Material and Methods
Chemical and Reagents
NSAIDs and Amlodipine besylate were obtained from Micro Labs Ltd. & Strides Pharma Science Ltd, Bangalore. The reagents and solvents were purchased from Sigma Aldrich, CDH, Merck chemicals. The reactions were monitored by thin layer chromatography (TLC) on precoated silica G plates using visualization chamber. REMI thermos-controlled magnetic stirrers (5 MLH plus) were used for stirring of the reaction mixtures. Solvent recovery was done using Rotavapor R-300 (Buchi). Melting point was measured using the paraffin bath. IR spectra were obtained using Fourier-transform infrared spectroscopy (FT-IR) Shimadzu model IR-Affinity-1 spectrophotometer using VARIAN., 1 H,13C NMR spectra were recorded on Brucker WM 400 spectrometer (Bruker AG) was conducted at Sophisticated Analytical Instrumentation Facility (SAIF), Punjab. Mass spectra were performed using WATERS-XEVO C2-XS-QToF High-Resolution mass spectrometer (HRMS) equipped with a custom-made electrospray interface (ESI) at School of Advanced Science (SAS) Vellore Institute of Technology, Tamil Nadu and the hydrolysis study was monitored using USP dissolution apparatus, USP type II apparatus (paddle type).
Chemistry
General Synthesis Procedure
To a mixture of 0.002 mol of acid (NSAIDs) and 0.002 mol of amine (Amlodipine) in DCM (dichloromethane), 0.001 mol DMAP (dimethyl amino pyridine) was added with continuous stirring.

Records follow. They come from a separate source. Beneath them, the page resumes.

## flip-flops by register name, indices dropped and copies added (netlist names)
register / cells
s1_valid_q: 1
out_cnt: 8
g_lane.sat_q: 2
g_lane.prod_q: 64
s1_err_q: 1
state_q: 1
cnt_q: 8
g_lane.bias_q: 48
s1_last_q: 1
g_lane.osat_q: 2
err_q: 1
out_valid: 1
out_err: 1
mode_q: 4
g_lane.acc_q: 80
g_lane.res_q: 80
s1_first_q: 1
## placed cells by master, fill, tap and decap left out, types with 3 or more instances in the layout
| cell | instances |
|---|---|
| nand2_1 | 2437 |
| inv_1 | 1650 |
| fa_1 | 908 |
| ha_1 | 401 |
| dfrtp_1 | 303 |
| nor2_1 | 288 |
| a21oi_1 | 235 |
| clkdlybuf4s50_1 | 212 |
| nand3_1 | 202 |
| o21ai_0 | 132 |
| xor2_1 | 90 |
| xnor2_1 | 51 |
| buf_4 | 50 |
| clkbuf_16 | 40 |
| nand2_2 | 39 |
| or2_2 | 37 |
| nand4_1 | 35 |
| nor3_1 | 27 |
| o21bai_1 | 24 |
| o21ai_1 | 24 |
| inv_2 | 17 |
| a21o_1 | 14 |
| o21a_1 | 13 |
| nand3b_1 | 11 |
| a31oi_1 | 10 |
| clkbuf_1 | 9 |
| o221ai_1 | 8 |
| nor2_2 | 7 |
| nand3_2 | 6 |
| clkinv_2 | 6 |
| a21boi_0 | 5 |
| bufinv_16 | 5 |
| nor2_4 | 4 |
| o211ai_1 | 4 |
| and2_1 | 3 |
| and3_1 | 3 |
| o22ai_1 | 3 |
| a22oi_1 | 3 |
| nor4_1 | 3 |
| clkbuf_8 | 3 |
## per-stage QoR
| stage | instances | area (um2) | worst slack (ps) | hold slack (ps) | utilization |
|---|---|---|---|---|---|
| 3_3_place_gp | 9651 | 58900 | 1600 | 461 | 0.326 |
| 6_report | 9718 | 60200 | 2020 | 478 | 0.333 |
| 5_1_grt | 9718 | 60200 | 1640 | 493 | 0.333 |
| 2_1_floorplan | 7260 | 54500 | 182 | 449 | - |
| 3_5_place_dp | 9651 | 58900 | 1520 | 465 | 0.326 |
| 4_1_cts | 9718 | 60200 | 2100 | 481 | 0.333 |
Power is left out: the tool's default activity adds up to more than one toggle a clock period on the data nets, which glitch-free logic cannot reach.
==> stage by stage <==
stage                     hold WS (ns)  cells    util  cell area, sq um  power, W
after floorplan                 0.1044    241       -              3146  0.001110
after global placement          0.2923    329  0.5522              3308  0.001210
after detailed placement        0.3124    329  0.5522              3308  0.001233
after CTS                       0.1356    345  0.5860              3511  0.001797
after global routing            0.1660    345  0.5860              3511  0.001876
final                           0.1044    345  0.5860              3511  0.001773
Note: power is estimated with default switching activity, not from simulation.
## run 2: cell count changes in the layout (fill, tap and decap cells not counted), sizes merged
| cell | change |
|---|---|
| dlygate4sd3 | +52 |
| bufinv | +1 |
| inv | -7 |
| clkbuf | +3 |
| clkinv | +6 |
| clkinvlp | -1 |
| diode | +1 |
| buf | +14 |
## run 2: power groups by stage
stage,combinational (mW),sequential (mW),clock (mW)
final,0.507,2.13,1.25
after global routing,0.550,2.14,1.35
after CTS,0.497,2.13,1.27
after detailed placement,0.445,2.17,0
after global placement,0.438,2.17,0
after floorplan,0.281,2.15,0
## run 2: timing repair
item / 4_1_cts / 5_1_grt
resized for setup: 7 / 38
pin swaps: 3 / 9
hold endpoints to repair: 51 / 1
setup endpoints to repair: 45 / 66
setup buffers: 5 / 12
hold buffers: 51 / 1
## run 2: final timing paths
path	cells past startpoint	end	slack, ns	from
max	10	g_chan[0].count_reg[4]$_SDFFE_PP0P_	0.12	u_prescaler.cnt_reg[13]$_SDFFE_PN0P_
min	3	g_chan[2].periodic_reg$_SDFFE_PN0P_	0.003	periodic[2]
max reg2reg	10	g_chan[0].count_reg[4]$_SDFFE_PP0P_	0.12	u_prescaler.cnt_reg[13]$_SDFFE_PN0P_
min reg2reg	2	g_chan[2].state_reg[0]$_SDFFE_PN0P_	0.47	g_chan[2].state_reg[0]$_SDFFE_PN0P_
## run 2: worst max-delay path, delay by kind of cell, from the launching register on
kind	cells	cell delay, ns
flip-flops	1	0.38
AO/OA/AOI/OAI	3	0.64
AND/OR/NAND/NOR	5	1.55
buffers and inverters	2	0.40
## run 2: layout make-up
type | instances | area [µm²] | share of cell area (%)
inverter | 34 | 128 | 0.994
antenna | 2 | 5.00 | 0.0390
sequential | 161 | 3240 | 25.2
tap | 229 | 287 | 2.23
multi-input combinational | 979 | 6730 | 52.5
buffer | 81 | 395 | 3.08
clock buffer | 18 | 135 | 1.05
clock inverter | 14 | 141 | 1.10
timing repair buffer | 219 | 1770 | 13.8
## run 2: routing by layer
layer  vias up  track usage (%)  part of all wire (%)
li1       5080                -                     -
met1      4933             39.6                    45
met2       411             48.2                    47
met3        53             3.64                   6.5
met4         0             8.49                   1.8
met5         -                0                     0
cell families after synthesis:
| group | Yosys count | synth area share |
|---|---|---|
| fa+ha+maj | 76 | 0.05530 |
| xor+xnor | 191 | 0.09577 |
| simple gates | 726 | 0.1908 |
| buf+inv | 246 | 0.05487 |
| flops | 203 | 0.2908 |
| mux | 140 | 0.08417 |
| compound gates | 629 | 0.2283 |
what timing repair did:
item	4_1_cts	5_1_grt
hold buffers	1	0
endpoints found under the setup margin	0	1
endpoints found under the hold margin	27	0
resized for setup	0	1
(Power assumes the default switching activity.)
`config.mk`:
```
export PLATFORM = sky130hd
export DESIGN_NAME = die_roll_gen
export DESIGN_NICKNAME = d
export VERILOG_FILES = /design/src/rtl/dice_pkg.sv /design/src/rtl/die_bit_shifter.sv /design/src/rtl/die_roll_gen.sv
export SDC_FILE = /design/constraint.sdc
export NUM_CORES = 1
export LEC_CHECK = 0
export CAP_MARGIN = 20
export CORE_MARGIN = 8
export CORE_UTILIZATION = 43
export DETAILED_ROUTE_END_ITERATION = 10
export HOLD_SLACK_MARGIN = 0.15
export PLACE_DENSITY = 0.69
export SYNTH_ARGS = -nofsm -noshare
export SYNTH_HDL_FRONTEND = slang
export SYNTH_SLANG_ARGS = --single-unit
```
`constraint.sdc`:
```
create_clock -name clk -period 1.8 [get_ports clk]
set_input_delay 0.45 -clock clk [delete_from_list [all_inputs] [get_ports clk]]
set_output_delay 0.45 -clock clk [all_outputs]
set_load 0.02 [all_outputs]
```
`src/rtl/dice_pkg.sv`:
```
// rtl/dice_pkg.sv - shared types and constants for the die roll generator
//
// Contents:
//   roll_state_t  : roll FSM states (IDLE, REQ, WAIT, CHECK, DONE)
//   DEFAULT_SIDES : default number of die faces
//   REJECT_MAX    : saturation value of the rejection counter
//   draw_width    : bits drawn per attempt for a given number of faces

package dice_pkg;

    typedef enum logic [2:0] {
        IDLE  = 3'd0,
        REQ   = 3'd1,
        WAIT  = 3'd2,
        CHECK = 3'd3,
        DONE  = 3'd4
    } roll_state_t;

    localparam int DEFAULT_SIDES = 6;

    localparam logic [7:0] REJECT_MAX = 8'd255;

    // At least one bit per attempt, even for a two-faced die.
    function automatic int draw_width(input int sides);
        return (sides > 2) ? $clog2(sides) : 1;
    endfunction

endpackage

```
`src/rtl/die_bit_shifter.sv`:
```
// rtl/die_bit_shifter.sv - MSB-first serial collector for one draw attempt
//
// Ports:
//   clk, reset : clock and asynchronous active-high reset
//   clear      : zero the collected bits and the bit counter
//   shift_en   : shift serial_in into the LSB and count one bit
//   serial_in  : incoming random bit
//   value      : bits collected so far, first bit ends up in the MSB
//   full       : WIDTH bits have been collected
//   last       : exactly WIDTH-1 bits collected; the next shift completes the draw

module die_bit_shifter
    import dice_pkg::*;
#(
    parameter int WIDTH = 3
) (
    input  logic             clk,
    input  logic             reset,
    input  logic             clear,
    input  logic             shift_en,
    input  logic             serial_in,
    output logic [WIDTH-1:0] value,
    output logic             full,
    output logic             last
);

    localparam int CW = $clog2(WIDTH + 1);

    logic [CW-1:0] bit_cnt;

    assign full = (bit_cnt == CW'(WIDTH));
    assign last = (bit_cnt == CW'(WIDTH - 1));

    always_ff @(posedge clk or posedge reset) begin
        if (reset) begin
            value   <= '0;
            bit_cnt <= '0;
        end else if (clear) begin
            value   <= '0;
            bit_cnt <= '0;
        end else if (shift_en && !full) begin
            // Casting the concatenation drops the old MSB; this also covers WIDTH == 1.
            value   <= WIDTH'({value, serial_in});
            bit_cnt <= bit_cnt + CW'(1);
        end
    end

endmodule

```
`src/rtl/die_roll_gen.sv`:
```
// rtl/die_roll_gen.sv - uniform die face generator fed by a serial RNG
//
// Ports:
//   clk, reset   : clock and asynchronous active-high reset
//   roll_req     : request a roll, sampled only while idle
//   rng_start    : one-cycle request pulse to the RNG
//   rng_bit      : RNG result bit, meaningful while rng_done is high
//   rng_done     : RNG completion pulse
//   busy         : high whenever a roll is in progress
//   roll_valid   : one-cycle pulse when roll_value has been updated
//   roll_value   : accepted face 1..SIDES, held between rolls
//   reject_cnt   : out-of-range attempts in the current/last roll, saturating

module die_roll_gen
    import dice_pkg::*;
#(
    parameter int SIDES = DEFAULT_SIDES,
    parameter int WIDTH = draw_width(SIDES)
) (
    input  logic       clk,
    input  logic       reset,
    input  logic       roll_req,
    output logic       rng_start,
    input  logic       rng_bit,
    input  logic       rng_done,
    output logic       busy,
    output logic       roll_valid,
    output logic [7:0] roll_value,
    output logic [7:0] reject_cnt
);

    roll_state_t      state;
    logic [WIDTH-1:0] draw;
    logic             draw_full;
    logic             draw_last;
    logic             shift_en;
    logic             clear;
    logic             accept;

    // A bit is only captured while waiting for it; stray done pulses elsewhere are dropped.
    assign shift_en = (state == WAIT) && rng_done;

    // Compare in 9 bits so SIDES up to 255 never truncates.
    assign accept = draw_full && (9'(draw) < 9'(SIDES));

    // New roll, or a rejected attempt that must be redrawn from scratch.
    assign clear = ((state == IDLE) && roll_req) || ((state == CHECK) && !accept);

    assign busy = (state != IDLE);

    die_bit_shifter #(
        .WIDTH(WIDTH)
    ) u_shifter (
        .clk      (clk),
        .reset    (reset),
        .clear    (clear),
        .shift_en (shift_en),
        .serial_in(rng_bit),
        .value    (draw),
        .full     (draw_full),
        .last     (draw_last)
    );

    // rng_start and roll_valid are set on the edge entering REQ/DONE so each is
    // high for exactly the one cycle spent in that state.
    always_ff @(posedge clk or posedge reset) begin
        if (reset) begin
            state      <= IDLE;
            rng_start  <= 1'b0;
            roll_valid <= 1'b0;
            roll_value <= 8'd0;
            reject_cnt <= 8'd0;
        end else begin
            rng_start  <= 1'b0;
            roll_valid <= 1'b0;
            case (state)
                IDLE: begin
                    if (roll_req) begin
                        reject_cnt <= 8'd0;
                        rng_start  <= 1'b1;
                        state      <= REQ;
                    end
                end
                REQ: begin
                    state <= WAIT;
                end
                WAIT: begin
                    if (rng_done) begin
                        if (draw_last) begin
                            state <= CHECK;
                        end else begin
                            rng_start <= 1'b1;
                            state     <= REQ;
                        end
                    end
                end
                CHECK: begin
                    if (accept) begin
                        roll_value <= 8'(draw) + 8'd1;
                        roll_valid <= 1'b1;
                        state      <= DONE;
                    end else begin
                        if (reject_cnt != REJECT_MAX) begin
                            reject_cnt <= reject_cnt + 8'd1;
                        end
                        rng_start <= 1'b1;
                        state     <= REQ;
                    end
                end
                DONE: begin
                    state <= IDLE;
                end
                default: begin
                    state <= IDLE;
                end
            endcase
        end
    end

endmodule

```
==> results of run 1 <==
## cell families after synthesis
family,Yosys count,synth area share [%]
other,1,0.323
adder cells (fa/ha/maj),4,4.31
multiplexers,1,0.970
AND/OR/NAND/NOR,41,20.5
XOR/XNOR,1,0.754
flip-flops,22,47.4
AO/OA/AOI/OAI,27,16.9
buffers and inverters,16,8.84
[config.mk]
export PLATFORM = sky130hd
export DESIGN_NAME = lsu_controller
export DESIGN_NICKNAME = d
export VERILOG_FILES = /design/src/rtl/lsu_controller.sv
export SDC_FILE = /design/constraint.sdc
export NUM_CORES = 1
export LEC_CHECK = 0
export CORE_MARGIN = 1
export CORE_UTILIZATION = 49
export CTS_BUF_LIST = sky130_fd_sc_hd__clkbuf_8
export CTS_CLUSTER_DIAMETER = 150
export DETAILED_ROUTE_END_ITERATION = 10
export PLACE_DENSITY = 0.95
export SETUP_SLACK_MARGIN = 0.4
export SYNTH_ARGS = -nofsm -noshare
export SYNTH_HDL_FRONTEND = slang
export SYNTH_SLANG_ARGS = --single-unit
[constraint.sdc]
create_clock -name clk -period 4.1 [get_ports clk]
set_input_delay 0.82 -clock clk [delete_from_list [all_inputs] [get_ports clk]]
set_output_delay 0.82 -clock clk [all_outputs]
set_load 0.01 [all_outputs]
[src/rtl/lsu_controller.sv]
// rtl/lsu_controller.sv - load/store sequencer between memory stage and data-memory port
// Checks alignment, drives word-aligned byte-enabled transactions, extends load data.
module lsu_controller #(
  parameter int ADDR_W   = 32,
  parameter int MAX_WAIT = 15
) (
  input  logic              clk,
  input  logic              rst_n,
  input  logic              req_valid,
  output logic              req_ready,
  input  logic              req_we,
  input  logic [1:0]        req_size,
  input  logic              req_unsigned,
  input  logic [ADDR_W-1:0] req_addr,
  input  logic [31:0]       req_wdata,
  output logic              busy,
  output logic              rsp_valid,
  output logic              rsp_err,
  output logic [31:0]       rsp_rdata,
  output logic              mem_req,
  output logic              mem_we,
  output logic [ADDR_W-1:0] mem_addr,
  output logic [3:0]        mem_be,
  output logic [31:0]       mem_wdata,
  input  logic              mem_ack,
  input  logic [31:0]       mem_rdata
);

  typedef enum logic [1:0] {S_IDLE, S_REQ, S_RESP} state_e;

  state_e              state_q;
  logic [7:0]          wait_q;
  logic [1:0]          size_q;
  logic [1:0]          off_q;
  logic                uns_q;
  logic                busy_q;
  logic                rsp_valid_q;
  logic                rsp_err_q;
  logic [31:0]         rsp_rdata_q;
  logic                mem_req_q;
  logic                mem_we_q;
  logic [ADDR_W-1:0]   mem_addr_q;
  logic [3:0]          mem_be_q;
  logic [31:0]         mem_wdata_q;

  logic                misaligned_d;
  logic [3:0]          be_d;
  logic [31:0]         wdata_d;
  logic [31:0]         shifted_d;
  logic [31:0]         load_d;

  always_comb begin
    misaligned_d = 1'b0;
    be_d         = 4'b1111;
    wdata_d      = req_wdata;
    case (req_size)
      2'b00: begin
        be_d    = 4'b0001 << req_addr[1:0];
        wdata_d = {4{req_wdata[7:0]}};
      end
      2'b01: begin
        misaligned_d = req_addr[0];
        be_d         = 4'b0011 << req_addr[1:0];
        wdata_d      = {2{req_wdata[15:0]}};
      end
      2'b10: misaligned_d = (req_addr[1:0] != 2'b00);
      default: misaligned_d = 1'b1;
    endcase
    // Loads always fetch the whole word; lane selection happens on the way back.
    if (!req_we) be_d = 4'b1111;
  end

  always_comb begin
    shifted_d = mem_rdata >> {off_q, 3'b000};
    case (size_q)
      2'b00:   load_d = {{24{~uns_q & shifted_d[7]}}, shifted_d[7:0]};
      2'b01:   load_d = {{16{~uns_q & shifted_d[15]}}, shifted_d[15:0]};
      default: load_d = mem_rdata;
    endcase
  end

  always_ff @(posedge clk or negedge rst_n) begin
    if (!rst_n) begin
      state_q     <= S_IDLE;
      wait_q      <= 8'd0;
      size_q      <= 2'b00;
      off_q       <= 2'b00;
      uns_q       <= 1'b0;
      busy_q      <= 1'b0;
      rsp_valid_q <= 1'b0;
      rsp_err_q   <= 1'b0;
      rsp_rdata_q <= 32'd0;
      mem_req_q   <= 1'b0;
      mem_we_q    <= 1'b0;
      mem_addr_q  <= '0;
      mem_be_q    <= 4'b0000;
      mem_wdata_q <= 32'd0;
    end else begin
      case (state_q)
        S_IDLE: begin
          rsp_valid_q <= 1'b0;
          rsp_err_q   <= 1'b0;
          rsp_rdata_q <= 32'd0;
          if (req_valid) begin
            size_q <= req_size;
            off_q  <= req_addr[1:0];
            uns_q  <= req_unsigned;
            busy_q <= 1'b1;
            if (misaligned_d) begin
              state_q     <= S_RESP;
              rsp_valid_q <= 1'b1;
              rsp_err_q   <= 1'b1;
            end else begin
              state_q     <= S_REQ;
              wait_q      <= 8'd0;
              mem_req_q   <= 1'b1;
              mem_we_q    <= req_we;
              mem_addr_q  <= {req_addr[ADDR_W-1:2], 2'b00};
              mem_be_q    <= be_d;
              mem_wdata_q <= wdata_d;
            end
          end
        end
        S_REQ: begin
          // An ack arriving on the last allowed cycle still completes normally.
          if (mem_ack || (wait_q == 8'(MAX_WAIT - 1))) begin
            state_q     <= S_RESP;
            rsp_valid_q <= 1'b1;
            rsp_err_q   <= ~mem_ack;
            rsp_rdata_q <= (mem_ack && !mem_we_q) ? load_d : 32'd0;
            mem_req_q   <= 1'b0;
            mem_we_q    <= 1'b0;
            mem_addr_q  <= '0;
            mem_be_q    <= 4'b0000;
            mem_wdata_q <= 32'd0;
          end else begin
            wait_q <= wait_q + 8'd1;
          end
        end
        S_RESP: begin
          state_q     <= S_IDLE;
          busy_q      <= 1'b0;
          rsp_valid_q <= 1'b0;
          rsp_err_q   <= 1'b0;
          rsp_rdata_q <= 32'd0;
        end
        default: state_q <= S_IDLE;
      endcase
    end
  end

  assign busy      = busy_q;
  assign req_ready = ~busy_q;
  assign rsp_valid = rsp_valid_q;
  assign rsp_err   = rsp_err_q;
  assign rsp_rdata = rsp_rdata_q;
  assign mem_req   = mem_req_q;
  assign mem_we    = mem_we_q;
  assign mem_addr  = mem_addr_q;
  assign mem_be    = mem_be_q;
  assign mem_wdata = mem_wdata_q;

endmodule

# After elaboration in Yosys (flattened, before gate mapping)
# Cells that the tools add are included.
# totals
register_bits	120
latchBits	0
ram_bits	0
rom_bits	0
in_bits	104
output_inout_bits	106
elab_cells	94
memories	0
# op_classes
addsub	1
multipliers	0
div	0
magnitude_cmp	0
n_eq_ne	10
shifts	3
n_mux	42
n_bitwise	5
n_reduce_logical	19
# ops
op	count
case mux 32 bit (2 select lines)	5
2-to-1 mux 32 bit	7
>> shifter 32 x 5 -> 16 bit	1
2-to-1 mux 8 bit	3
2-to-1 mux 4 bit	4
case mux 4 bit (2 select lines)	2
case mux 8 bit (2 select lines)	1
2-to-1 mux 1 bit	10
AND reduction 2 bit	5
case mux 1 bit (3 select lines)	3
adder 8 x 1 -> 8 bit (second input constant)	1
equality test 8 x 4 -> 1 bit (second input constant)	1
inequality test 2 bit (second input constant)	4
AND reduction 4 bit	2
nonzero test 2 bit	4
equality test 2 x 1 -> 1 bit (second input constant)	3
logical NOT 2 bit	3
2-to-1 mux 2 bit	3
case mux 1 bit (2 select lines)	3
equality test 2 bit (second input constant)	2
case mux 2 bit (2 select lines)	1
<< shifter 1 x 2 -> 4 bit (first input constant)	1
<< shifter 2 x 2 -> 4 bit (first input constant)	1
NOT 1 bit	3
other kinds (6)	7

# Depth between registers and ports, before layout
# Gate-level depths: netlist (run 1).
# logic_depth
word_depth	6
mapped_depth	9
depth_no_buf	7

# Worst setup path after synthesis (run 1)
# No wires, ideal clock.
# synth_path
path_type	input port to flip-flop
from	in req_size[1]
to	reg mem_addr_q[28], in the netlist mem_addr[28]
setup_time_ns	0.121
arrival_time_ns	2.220
required_ns	3.979
setup_slack_ns	1.759
path_stages	8
path_buffers	3
cell_sequence	buf_2 > nor2_4 > a21o_1 > a21o_1 > o211ai_2 > buf_2 > buf_6 > a22o_1
# synth_between
elab_chain_cells	4
word_cells_on_any_way	6
cone_classes	eq/ne (3); mux (1); reduce/logical (2)
# synth_rtl
element	line_no	source
start, declared	12	input logic [1:0] req_size,
equality test 2 bit, or another cell as far along	56	case (req_size)
case mux 1 bit (3 select lines) *	56	
inequality test 2 bit (no line) *	-	
AND reduction 4 bit (no line) *	-	
end signal, assigned	118	mem_addr_q <= {req_addr[ADDR_W-1:2], 2'b00};
end, declared	42	logic [ADDR_W-1:0] mem_addr_q;
# Mark *: on every way between the ends. The rest lies on a longest branch, timed or not.
# A chain may end at the register's enable or synchronous reset.

# Worst setup path in the final report (run 1)
# layout_path
from	in mem_ack
to	reg rsp_rdata_q[27], in the netlist rsp_rdata[27]
# layout_between
elab_chain_cells	4
word_cells_on_any_way	7
cone_classes	eq/ne (1); mux (3); reduce/logical (3)
# layout_rtl
element	line_no	source
start, declared	25	input logic mem_ack,
logical AND 1 bit	130	rsp_rdata_q <= (mem_ack && !mem_we_q) ? load_d : 32'd0;
2-to-1 mux 32 bit	130	
2-to-1 mux 32 bit	126	if (mem_ack || (wait_q == 8'(MAX_WAIT - 1))) begin
case mux 32 bit (2 select lines)	99	case (state_q)
end signal, assigned	130	
end, declared	39	logic [31:0] rsp_rdata_q;
# Several ways; a longest one is shown, not always the timed one. The select of a mux whose other input is x is not followed.
===== src/rtl/pattern_loader_pkg.sv =====
// pattern_loader shared definitions: opcodes, responses,
// FSM encoding and word/address widths.
package pattern_loader_pkg;

  localparam logic [7:0] OP_MODE  = 8'h50;
  localparam logic [7:0] OP_WRITE = 8'h57;
  localparam logic [7:0] OP_LEDS  = 8'h4C;

  localparam logic [7:0] RSP_ACK = 8'h06;
  localparam logic [7:0] RSP_NAK = 8'h15;

  localparam int LED_WORD_W = 72;
  localparam int PAT_ADDR_W = 8;

  localparam logic [7:0] MODE_MAX = 8'h03;

  typedef enum logic [1:0] {
    ST_IDLE = 2'd0,
    ST_MODE = 2'd1,
    ST_ADDR = 2'd2,
    ST_DATA = 2'd3
  } state_t;

  typedef enum logic {
    TGT_RAM  = 1'b0,
    TGT_LEDS = 1'b1
  } target_t;

endpackage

After 30 min of stirring at 0°C, the cooled solution of 0.002 mol of DCC (N,N`dicyclohexylcarbodiimide) was added in to the above reaction mixture and allowed to stir at room temperature under the inert environment for 15-18 h. The reaction was monitored using TLC using Chloroform: methanol (8:2 w/w) as the solvent system. After completion of the reaction, the product was extracted using ethyl acetate. Repeated washing with 1N HCl, 10% sodium bicarbonate and 5% NaOH solution was continued. The product was purified using silica column using suitable solvent (Figure 1).16,17 The Ibuprofen-Amlodipine (IBAM), Aspirin-Amlodipine (ASAM) and Naproxen-Amlodipine (NPAM) codrugs were synthesized using the described method.
Spectral Analysis
The spectral analyses of Codrug derivatives were carried out. The IR, Mass, 1H NMR and 13C NMR spectral interpretation were done and explained in results and discussion sections.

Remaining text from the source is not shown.